With his speech to the Republican National Convention in Tampa, Paul Ryan attempted to reposition himself as someone other than the millionaire son of privilege and career politician that he is.
The Republican vice presidential nominee made the break with himself by talking about "guys I went to high school with [who] worked at that GM plant" in Janesville. Like a lot of other guys, and gals, across America, those guys lost their jobs when a multinational corporation shuttered a productive plant.
The problem is that Ryan's has never taken the side of those guys, and of all the working Americans who will march Monday in Labor Day parades from Janesville to Detroit to Toledo and Pittsburgh.
Technically, Ryan has represented Janesville in the US House of Representatives since 1999. But the House Budget Committee chairman's real designation has always been Paul Ryan, R-Wall Street.
Janesville used to be a major manufacturing center. Now it has fallen on hard times. Like so many manufacturing communities in the Great Lakes region, it has been rocked by the outsourcing of US jobs. That's not Ryan's concern, however. Since his election to the House in 1998, Ryan has voted for free-trade pacts -- including the extension of most-favored-nation trading status to China -- that have been absolutely devastating to his hometown and other communities in his southeastern Wisconsin district.

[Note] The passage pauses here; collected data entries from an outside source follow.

--- src/rtl/addsub_accum_ctrl_pkg.sv ---
`default_nettype none
// ============================================================================
// Module      : addsub_accum_ctrl_pkg
// Description : Shared widths, latency and state encoding for the accumulator
//               sequencer.
// Revision    : 1.0 - initial release
// ============================================================================
package addsub_accum_ctrl_pkg;

  localparam int DEF_N   = 5;
  localparam int DP_LAT  = 2;
  localparam int STATE_W = 3;

  typedef enum logic [STATE_W-1:0] {
    IDLE  = 3'd0,
    PAIR  = 3'd1,
    ACCUM = 3'd2,
    DRAIN = 3'd3,
    DONE  = 3'd4
  } state_t;

endpackage
`default_nettype wire

--- src/rtl/addsub_accum_ctrl_if.sv ---
`default_nettype none
// ============================================================================
// Module      : addsub_accum_ctrl_if
// Description : Operand, result and datapath-side signals of the sequencer.
// Revision    : 1.0 - initial release
// ============================================================================
interface addsub_accum_ctrl_if
  import addsub_accum_ctrl_pkg::*;
#(
  parameter int n = DEF_N
) ();

  logic         op_valid;
  logic         op_ready;
  logic [n-1:0] op_data;
  logic         op_sub;
  logic         op_last;
  logic         res_valid;
  logic         res_ready;
  logic [n-1:0] res_data;
  logic         res_overflow;
  logic [n-1:0] dp_A;
  logic [n-1:0] dp_B;
  logic         dp_Sel;
  logic         dp_AddSub;
  logic [n-1:0] dp_Z;
  logic         dp_Overflow;

  // Environment side: operand source, result sink and the datapath instance.
  modport master (
    output op_valid, op_data, op_sub, op_last, res_ready, dp_Z, dp_Overflow,
    input  op_ready, res_valid, res_data, res_overflow,
           dp_A, dp_B, dp_Sel, dp_AddSub
  );

  modport slave (
    input  op_valid, op_data, op_sub, op_last, res_ready, dp_Z, dp_Overflow,
    output op_ready, res_valid, res_data, res_overflow,
           dp_A, dp_B, dp_Sel, dp_AddSub
  );

endinterface
`default_nettype wire

--- src/rtl/addsub_accum_ctrl.sv ---
`default_nettype none
// ============================================================================
// Module      : addsub_accum_ctrl
// Description : Feeds an operand stream through a registered add/sub datapath
//               and returns one signed sum plus sticky overflow per job.
// Revision    : 1.0 - initial release
// ============================================================================
module addsub_accum_ctrl
  import addsub_accum_ctrl_pkg::*;
#(
  parameter int n = DEF_N
) (
  input  wire logic         Clock,
  input  wire logic         Reset,
  addsub_accum_ctrl_if.slave bus
);

  localparam logic [DP_LAT-1:0] C_PV_TAIL = {1'b1, {(DP_LAT-1){1'b0}}};

  state_t            r_state;
  state_t            w_state_next;
  logic [n-1:0]      r_h;
  logic              r_sticky;
  logic              r_single;
  logic [DP_LAT-1:0] r_pv;
  logic              r_res_valid;
  logic [n-1:0]      r_res_data;
  logic              r_res_ovf;

  logic              w_op_ready;
  logic              w_accept;
  logic              w_issue;
  logic              w_finish;
  logic [n-1:0]      w_dp_a;
  logic [n-1:0]      w_dp_b;
  logic              w_dp_sel;
  logic              w_dp_sub;

  assign w_accept = bus.op_valid & w_op_ready;

  // Issue mux defaults to the bubble op, which re-adds zero to dp_Z.
  always_comb begin
    w_state_next = r_state;
    w_op_ready   = 1'b0;
    w_issue      = 1'b0;
    w_finish     = 1'b0;
    w_dp_a       = '0;
    w_dp_b       = '0;
    w_dp_sel     = 1'b1;
    w_dp_sub     = 1'b0;
    case (r_state)
      IDLE: begin
        w_op_ready = 1'b1;
        if (bus.op_valid)
          w_state_next = bus.op_last ? DRAIN : PAIR;
      end
      PAIR: begin
        w_op_ready = 1'b1;
        if (bus.op_valid) begin
          w_issue      = 1'b1;
          w_dp_a       = r_h;
          w_dp_b       = bus.op_data;
          w_dp_sel     = 1'b0;
          w_dp_sub     = bus.op_sub;
          w_state_next = bus.op_last ? DRAIN : ACCUM;
        end
      end
      ACCUM: begin
        w_op_ready = 1'b1;
        if (bus.op_valid) begin
          w_issue  = 1'b1;
          w_dp_b   = bus.op_data;
          w_dp_sub = bus.op_sub;
          if (bus.op_last)
            w_state_next = DRAIN;
        end
      end
      DRAIN: begin
        if (r_single) begin
          w_issue  = 1'b1;
          w_dp_a   = r_h;
          w_dp_sel = 1'b0;
        end else if (r_pv == C_PV_TAIL) begin
          // Only the final op is left in the pipe and its result is on dp_Z.
          w_finish     = 1'b1;
          w_state_next = DONE;
        end
      end
      DONE: begin
        if (bus.res_ready)
          w_state_next = IDLE;
      end
      default: w_state_next = IDLE;
    endcase
  end

  always_ff @(posedge Clock or posedge Reset) begin
    if (Reset) begin
      r_state     <= IDLE;
      r_h         <= '0;
      r_sticky    <= 1'b0;
      r_single    <= 1'b0;
      r_pv        <= '0;
      r_res_valid <= 1'b0;
      r_res_data  <= '0;
      r_res_ovf   <= 1'b0;
    end else begin
      r_state  <= w_state_next;
      r_single <= (r_state == IDLE) && w_accept && bus.op_last;
      r_pv     <= {r_pv[DP_LAT-2:0], w_issue};
      if ((r_state == IDLE) && w_accept) begin
        r_h      <= bus.op_data;
        r_sticky <= 1'b0;
      end else if (r_pv[DP_LAT-1]) begin
        r_sticky <= r_sticky | bus.dp_Overflow;
      end
      if (w_finish) begin
        r_res_valid <= 1'b1;
        r_res_data  <= bus.dp_Z;
        r_res_ovf   <= r_sticky | bus.dp_Overflow;
      end else if ((r_state == DONE) && bus.res_ready) begin
        r_res_valid <= 1'b0;
      end
    end
  end

  assign bus.op_ready     = w_op_ready;
  assign bus.res_valid    = r_res_valid;
  assign bus.res_data     = r_res_data;
  assign bus.res_overflow = r_res_ovf;
  assign bus.dp_A         = w_dp_a;
  assign bus.dp_B         = w_dp_b;
  assign bus.dp_Sel       = w_dp_sel;
  assign bus.dp_AddSub    = w_dp_sub;

endmodule
`default_nettype wire

--- src/flat_wrapper.sv ---
// flat-port wrapper written by rule: the top's interface ports become plain ports
module addsub_accum_ctrl_flat import addsub_accum_ctrl_pkg::*;
#(
  parameter int n = DEF_N
)
  (Clock, Reset, bus_op_valid, bus_op_data, bus_op_sub, bus_op_last, bus_res_ready, bus_dp_Z, bus_dp_Overflow, bus_op_ready, bus_res_valid, bus_res_data, bus_res_overflow, bus_dp_A, bus_dp_B, bus_dp_Sel, bus_dp_AddSub);
  addsub_accum_ctrl_if #(.n(n)) bus_i ();
  input  wire logic Clock;
  input  wire logic Reset;
  input wire logic [$bits(bus_i.op_valid)-1:0] bus_op_valid;
  input wire logic [$bits(bus_i.op_data)-1:0] bus_op_data;
  input wire logic [$bits(bus_i.op_sub)-1:0] bus_op_sub;
  input wire logic [$bits(bus_i.op_last)-1:0] bus_op_last;
  input wire logic [$bits(bus_i.res_ready)-1:0] bus_res_ready;
  input wire logic [$bits(bus_i.dp_Z)-1:0] bus_dp_Z;
  input wire logic [$bits(bus_i.dp_Overflow)-1:0] bus_dp_Overflow;
  output wire logic [$bits(bus_i.op_ready)-1:0] bus_op_ready;
  output wire logic [$bits(bus_i.res_valid)-1:0] bus_res_valid;
  output wire logic [$bits(bus_i.res_data)-1:0] bus_res_data;
  output wire logic [$bits(bus_i.res_overflow)-1:0] bus_res_overflow;
  output wire logic [$bits(bus_i.dp_A)-1:0] bus_dp_A;
  output wire logic [$bits(bus_i.dp_B)-1:0] bus_dp_B;
  output wire logic [$bits(bus_i.dp_Sel)-1:0] bus_dp_Sel;
  output wire logic [$bits(bus_i.dp_AddSub)-1:0] bus_dp_AddSub;
  assign bus_i.op_valid = bus_op_valid;
  assign bus_i.op_data = bus_op_data;
  assign bus_i.op_sub = bus_op_sub;
  assign bus_i.op_last = bus_op_last;
  assign bus_i.res_ready = bus_res_ready;
  assign bus_i.dp_Z = bus_dp_Z;
  assign bus_i.dp_Overflow = bus_dp_Overflow;
  assign bus_op_ready = bus_i.op_ready;
  assign bus_res_valid = bus_i.res_valid;
  assign bus_res_data = bus_i.res_data;
  assign bus_res_overflow = bus_i.res_overflow;
  assign bus_dp_A = bus_i.dp_A;
  assign bus_dp_B = bus_i.dp_B;
  assign bus_dp_Sel = bus_i.dp_Sel;
  assign bus_dp_AddSub = bus_i.dp_AddSub;
  addsub_accum_ctrl #(.n(n)) u_core (.Clock(Clock), .Reset(Reset), .bus(bus_i));
endmodule
--- config.mk ---
export PLATFORM = sky130hd
export DESIGN_NAME = addsub_accum_ctrl_flat
export DESIGN_NICKNAME = d
export VERILOG_FILES = /design/src/rtl/addsub_accum_ctrl_pkg.sv /design/src/rtl/addsub_accum_ctrl_if.sv /design/src/rtl/addsub_accum_ctrl.sv /design/src/flat_wrapper.sv
export SDC_FILE = /design/constraint.sdc
export NUM_CORES = 1
export LEC_CHECK = 0
export BUFFER_PORTS_ARGS = -buffer_cell sky130_fd_sc_hd__buf_2
export CAP_MARGIN = 20
export CELL_PAD_IN_SITES_DETAIL_PLACEMENT = 1
export CELL_PAD_IN_SITES_GLOBAL_PLACEMENT = 1
export CORE_ASPECT_RATIO = 1.75
export CORE_MARGIN = 2
export CORE_UTILIZATION = 30
export CTS_BUF_LIST = sky130_fd_sc_hd__clkbuf_16
export DETAILED_ROUTE_END_ITERATION = 8
export PLACE_DENSITY_LB_ADDON = 0.1
export SETUP_SLACK_MARGIN = 0.4
export SLEW_MARGIN = 20
export SYNTH_ARGS = -nofsm -noshare
export SYNTH_HDL_FRONTEND = slang
export SYNTH_SLANG_ARGS = --single-unit
export TNS_END_PERCENT = 50
--- constraint.sdc ---
create_clock -name Clock -period 3.4 [get_ports Clock]
set_input_delay 0.34 -clock Clock [delete_from_list [all_inputs] [get_ports Clock]]
set_output_delay 0.34 -clock Clock [all_outputs]
set_load 0.03 [all_outputs]
# After elaboration in Yosys (flattened, before gate mapping)
# Index checks and enable logic that the tools add are counted.
[word_totals]
elab_cells = 62
register_bits = 19
[classes]
bitwise_logic = 2
eq_ne = 12
n_mux = 31
n_reduce_logical = 9
[ops]
columns = ["operator", "count"]
rows = [
  ["2-to-1 mux 3 bit", 7],
  ["2-to-1 mux 5 bit", 4],
  ["2-to-1 mux 1 bit", 15],
  ["one-hot mux 3 bit (5 select lines)", 1],
  ["!= test 2 bit (second input constant)", 6],
  ["one-hot mux 5 bit (2 select lines)", 1],
  ["AND reduction 7 bit", 1],
  ["== test 3 x 2 -> 1 bit (second input constant)", 2],
  ["one-hot mux 1 bit (2 select lines)", 2],
  ["nonzero test 2 bit", 2],
  ["== test 3 x 1 -> 1 bit (second input constant)", 1],
  ["== test 3 bit (second input constant)", 1],
  ["logical AND 1 bit", 3],
  ["zero test 3 bit", 1],
  ["OR reduction 3 bit", 1],
  ["== test 2 bit (second input constant)", 1],
  ["2-to-1 mux 2 bit", 1],
  ["!= test 2 x 1 -> 1 bit (second input constant)", 1],
  ["OR reduction 2 bit", 1],
  ["bitwise AND 1 bit", 1],
  ["bitwise OR 1 bit", 1],
]

# Longest topological paths before layout
# Gate-level depths: netlist (run 1).
[depth]
depth_word = 6
depth_mapped = 4
mapped_depth_nobuf = 3

# Worst setup path after synthesis (run 1)
# Ideal clock, no wire load.
[synth_path]
path_kind = "register -> output"
startpoint = "register u_core.r_state[1]"
endpoint = "output bus_dp_A[0]"
t_required_ns = 3.060
n_path_buf = 0
arrival_time_ns = 1.219
stages_incl_launch_ff = 4
setup_slack_ns = 1.841
path_cell_list = "dfrtp_1 -> mux2_2 -> and3_1 -> and2_1"
[synth_between]
elab_chain_len = 2
elab_cells_between_ends = 3
[synth_rtl]
columns = ["item", "line", "text"]
rows = [
  ["start, declared", "addsub_accum_ctrl.sv:20", "state_t r_state;"],
  ["start signal, assigned", "addsub_accum_ctrl.sv:108", "r_state <= w_state_next;"],
  ["== test 3 x 2 -> 1 bit or == test 3 x 1 -> 1 bit (tied branches)", "addsub_accum_ctrl.sv:51", "case (r_state)"],
  ["one-hot mux 5 bit (2 select lines) (*)", "addsub_accum_ctrl.sv:51", ""],
  ["end, declared", "flat_wrapper.sv:21", "output wire logic [$bits(bus_i.dp_A)-1:0] bus_dp_A;"],
]
# Every way passes the cells marked *; elsewhere a longest branch is shown, timed or not.

# Worst setup path in the final report (run 1)
[layout_path]
startpoint = "register u_core.r_state[1]"
endpoint = "output bus_dp_A[3]"
# Same word-level chain as after synthesis.

==> qor.csv, run 1 <==
stage,metric,value,unit
outcome,status,"finished, final reports clean",
clock_network,max-clock-path-buffers,2,
clock_network,cts.hold.buffers_added,0,
layout,layout_common_cells,"buf_2, dfrtp_1, and2_1",
layout,area.sequential,475.5,sq um
worst_setup_path,critPathCaptureType,output pin,
layout,final_nets,140,
worst_setup_path,path_delay_family,flip-flops,
layout,final_common_cell,buf_2,
worst_setup_path,cp.arrival,1.86,ns
routing,ant_nets,0,
grt,first_global_vias,757,
sta,tns,0,ns
layout,finish.utilization,40.46,%
layout,fillers,371,
worst_setup_path,cp_slowest_stage_delay,0.61,ns
yosys,ys_types,24,
yosys,synth_area,944.7,sq um
routing,num_vias,752,
worst_setup_path,crit_type,flip-flop to output pin,
placement,place.port_buffers,36,
worst_setup_path,critPathRequiredTime,3.06,ns
sta,rsz0062_at_grt,no,
layout,n_antenna_cell,0,
clock_network,cts_tree,done,
grt,grt_max_degree,20,
sta,worst_pin_slew,0.7261,ns
routing,viasPerCell,4.558,
yosys,netlist_instances,85,
layout,final_area,0.001244,sq mm
placement,gp_congestion,0.6943,
sta,final_max_slew_viol_count,0,
sta,period_needed,2.202,ns
min_path,hold_path_class,input pin to async pin,
grt,grt_usage,13.58,%
floorplan,die_y,78.23,um
yosys,ys_seq_area_share,50.33,%
grt,grt-ovfl-total,0,
floorplan,io_pins,37,
routing,drc,0,
layout,syn2layout_area_growth,31.66,%
grt,grt_pass1_wl,3539,um
placement,post-dp-hpwl,1679,um
sta,fin_skew,0.006192,ns
routing,first_iter_violations,8,
yosys,synth_nets,102,
floorplan,die_x,46.42,um
placement,dp_slack,1.457,ns
clock_network,path_clk_slew,0.06,ns
clock_network,root_buffer,clkbuf_16,
floorplan,start_util,30.73,%
worst_setup_path,cp_max_fo,13,
routing,firstDrtPassIters,2,
sta,fin_ws,1.198,ns
power_and_ir_drop,ir_drop,0.3418,mV
sta,hold_viol,0,
placement,placed_area,0.001164,sq mm
worst_setup_path,cpMaxStageDelayCell,dfrtp_1,
power_and_ir_drop,power_density,965.0,mW/mm^2
clock_network,cts_setup_buffers,0,
clock_network,clkLatencyLatePin,0.25,ns
sta,max_clock_freq,454.2,MHz
floorplan,die_area,0.003631,sq mm
worst_setup_path,critPathBufInv,1,
routing,totalWireLength,2159,um
yosys,yosys_warnings,0,
clock_network,cts_made_buffers,3,
floorplan,coreArea,0.003074,sq mm
clock_network,cts_sinks,19,
yosys,synth.avg_cell_area,11.11,sq um
layout,multi_input_comb_area,435.4,sq um
sta,finalCritPeriodShare,64.75,%
floorplan,rows,27,
job,drv_cap,0,
yosys,ys_seq_elements,19,
layout,drive_above_1_share,44.26,%
clock_network,htreeDepth,1,
grt,antenna_found_initial,0,
sta,finalSetupViolations,0,
power_and_ir_drop,total_power,1.200,mW
routing,drt-wirelength-per-cell,13.08,um
power_and_ir_drop,p_leak,0.6093,nW
worst_setup_path,start_kind,flip-flop,
clock_network,cts_resized,0,
sta,slew_headroom,51.54,%
worst_setup_path,crit_chain,mux2_2 -> and3_1 -> and2_1 -> buf_2,
-- state kept, by name, summed over array words and instances, names as in the netlist --
name	cells
u_core.bus.res_data	5
u_core.bus.res_overflow	1
u_core.bus.res_valid	1
u_core.r_h	5
u_core.r_pv	2
u_core.r_single	1
u_core.r_state	3
u_core.r_sticky	1
-- kinds of logic (layout without fill, tap and decap cells) --
kind of cell           Yosys count  after routing  share of synthesized area, %
AND/OR/NAND/NOR                 32             32                         22.52
flip-flops                      19             19                         50.33
AO/OA/AOI/OAI                   13             13                         8.477
multiplexers                    12             12                         14.17
buffers and inverters            8             45                         3.576
XOR/XNOR                         1              1                        0.9273
-- Yosys cell counts --
master	count	area [sq um]
a21oi_1	6	30.03
nor3_1	2	10.01
o32ai_1	1	8.760
nand2_1	2	7.510
and4bb_4	1	16.27
and3_1	1	6.260
o21a_1	2	15.01
nor2b_1	2	12.51
and2_1	12	75.07
nor2_1	6	22.52
nor3b_1	1	7.510
o22a_1	1	8.760
o21ai_0	2	10.01
buf_2	3	15.01
nand3b_1	2	15.01
a21o_1	1	7.510
nor3_4	1	16.27
xnor2_1	1	8.760
mux2_2	11	123.9
mux2i_1	1	10.01
nand3_4	1	17.52
dfrtp_1	19	475.5
inv_1	5	18.77
nand2b_1	1	6.260
-- report_power, final --
group / switching [mW] / leakage, nW / internal, mW / total, mW
registers: 0.0992 / 0.228 / 0.329 / 0.428
logic: 0.309 / 0.340 / 0.220 / 0.530
clock network: 0.0845 / 0.0409 / 0.158 / 0.242
-- area by class of cell --
cell class | count | area share, %
Timing Repair Buffer | 36 | 14.49
Inverter | 5 | 1.509
Sequential cell | 19 | 38.23
Clock buffer | 3 | 6.036
Tap cell | 43 | 4.326
Multi-Input combinational cell | 58 | 35.01
Clock inverter | 1 | 0.4024
-- per-stage QoR --
step           hold slack (ns)  instances
2_1_floorplan           0.2911         85
3_3_place_gp            0.3614        161
3_5_place_dp            0.3631        161
4_1_cts                 0.2364        165
5_1_grt                 0.2809        165
6_report                0.1998        165
-- per-layer routing --
metal | track usage [%] | vias to the layer above | share of wire [%]
li1 | - | 366 | -
met1 | 16.37 | 362 | 39
met2 | 22.22 | 19 | 56
met3 | 2.069 | 5 | 3.1
met4 | 6.857 | 0 | 2.5
met5 | 0 | - | 0
-- worst paths after layout --
kind | startpoint | end | slack [ns] | cells after the start
max in group asynchronous | Reset | u_core.r_single | 2.73 | 2
hold / removal | Reset | u_core.bus.res_data[2] | 0.20 | 2
setup / recovery | u_core.r_state[1] | bus_dp_A[3] | 1.20 | 4
min in group Clock | bus_dp_Z[4] | u_core.bus.res_data[4] | 0.32 | 2
setup reg to reg | u_core.r_state[2] | u_core.r_h[3] | 1.84 | 3
hold reg to reg | u_core.r_pv[0] | u_core.r_pv[1] | 0.38 | 0
Note: power is estimated with default switching activity, not from simulation.
==> run 2, diff against run 1 <==
==> constraint.sdc (replaced) <==
create_clock -name Clock -period 2.2 [get_ports Clock]
set_input_delay 0.22 -clock Clock [delete_from_list [all_inputs] [get_ports Clock]]
set_output_delay 0.22 -clock Clock [all_outputs]
set_load 0.03 [all_outputs]
==> qor.csv, run 2 (synthesis results as in run 1) <==
stage,metric,value,unit
outcome,status,"finished, final reports clean",
floorplan,io_pins,37,
power_and_ir_drop,clkPwrFrac,19.2,%
worst_setup_path,cp_max_fo,6,
sta,period_needed,1.715,ns
routing,viasPerCell,4.343,
sta,final_max_slew_viol_count,0,
worst_setup_path,critPathRequiredTime,1.98,ns
floorplan,start_util,30.73,%
layout,n_antenna_cell,0,
floorplan,coreArea,0.003074,sq mm
sta,fin_skew,0.003374,ns
layout,final_common_cell,buf_2,
routing,firstDrtPassIters,3,
floorplan,die_y,78.23,um
grt,first_global_vias,750,
clock_network,path_clk_slew,0.05,ns
sta,rsz0062_at_grt,yes,
clock_network,cts_made_buffers,3,
power_and_ir_drop,ir_drop,0.7113,mV
layout,fillers,366,
power_and_ir_drop,seq_power_share,33.9,%
layout,syn2layout_area_growth,33.91,%
power_and_ir_drop,p_leak,0.6120,nW
job,drv_cap,0,
min_path,hold_path_class,input pin to async pin,
routing,num_vias,721,
floorplan,rows,27,
clock_network,cts.hold.buffers_added,0,
routing,totalWireLength,2065,um
routing,first_iter_violations,6,
layout,multi_input_comb_area,447.9,sq um
sta,hold_viol,0,
clock_network,cts_tree,done,
layout,layout_common_cells,"buf_2, dfrtp_1, and2_1",
clock_network,root_buffer,clkbuf_16,
routing,drt-wirelength-per-cell,12.44,um
grt,grt_usage,13.67,%
worst_setup_path,crit_type,flip-flop to output pin,
floorplan,die_x,46.42,um
layout,fin_cells,166,
power_and_ir_drop,p_comb_share,46.9,%
grt,grt_pass1_wl,3588,um
sta,max_clock_freq,583.1,MHz
grt,grt_max_degree,20,
clock_network,cts_sinks,19,
worst_setup_path,cp.arrival,1.50,ns
clock_network,cts_setup_buffers,0,
grt,grt-ovfl-total,0,
sta,finalCritPeriodShare,77.96,%
worst_setup_path,start_kind,flip-flop,
clock_network,htreeDepth,1,
grt,antenna_found_initial,0,
layout,drive_above_1_share,47.97,%
placement,post-dp-hpwl,1602,um
power_and_ir_drop,p_sw_share,40.56,%
sta,worst_pin_slew,0.7091,ns
layout,final_nets,141,
clock_network,max-clock-path-buffers,2,
sta,tns,0,ns
clock_network,clkLatencyLatePin,0.25,ns
power_and_ir_drop,p_int,1.114,mW
floorplan,die_area,0.003631,sq mm
placement,dp.cells,162,
routing,drc,0,
placement,place.port_buffers,36,
placement,gp_congestion,0.6879,
power_and_ir_drop,power.net_switching,0.7603,mW
worst_setup_path,critPathCaptureType,output pin,
layout,finish.utilization,41.15,%
sta,slew_headroom,52.67,%
sta,finalSetupViolations,0,
power_and_ir_drop,power_density,1482,mW/mm^2
routing,ant_nets,0,
layout,area.sequential,478.0,sq um
[run 2: cell types whose count changed in the layout (fill, tap and decap cells not counted), sizes merged]
cell,delta
buf,+1
clkinv,-1
inv,+1
[run 2: cell type report]
| type | instances | area share [%] |
|---|---|---|
| clock inverters | 1 | 0.2967 |
| well taps | 43 | 4.253 |
| inverters | 5 | 1.484 |
| repair buffers | 37 | 14.84 |
| multi-input cells | 58 | 35.41 |
| flip-flops and latches | 19 | 37.78 |
| clock buffers | 3 | 5.935 |
[run 2: power groups by stage]
stage / clock, mW / combinational (mW) / sequential (mW)
after CTS: 0.375 / 0.884 / 0.638
after detailed placement: 0 / 0.874 / 0.640
after floorplan: 0 / 0.564 / 0.715
after global routing: 0.393 / 0.961 / 0.668
final: 0.359 / 0.880 / 0.636
after global placement: 0 / 0.855 / 0.629
[run 2: what timing repair did]
action                                  in CTS  in global routing
pin swaps                                    0                  0
resized for setup                            4                  3
endpoints found under the setup margin      11                 11
[run 2: path summary, 6_finish.rpt]
path / start / end / slack [ns] / cells past startpoint
setup / recovery: u_core.r_state[1] / bus_dp_A[3] / 0.48 / 4
hold / removal: Reset / u_core.r_pv[0] / 0.09 / 2
setup reg to reg: u_core.r_state[2] / u_core.r_h[2] / 0.64 / 3
hold reg to reg: u_core.r_pv[0] / u_core.r_pv[1] / 0.39 / 0
max in group asynchronous: Reset / u_core.r_state[2] / 1.62 / 2
min in group Clock: bus_dp_Z[1] / u_core.bus.res_data[1] / 0.20 / 2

So how has Ryan kept getting re-elected? He's a smart politician. At election time, he spends millions of dollars collected from Wall Street speculators and CEOs to tell his constituents that he really is determined to save their jobs -- or, at the very least, to find them new jobs. He cuts lovely television ads on the assembly lines of the factories that remain in operation and promises to fight for working families.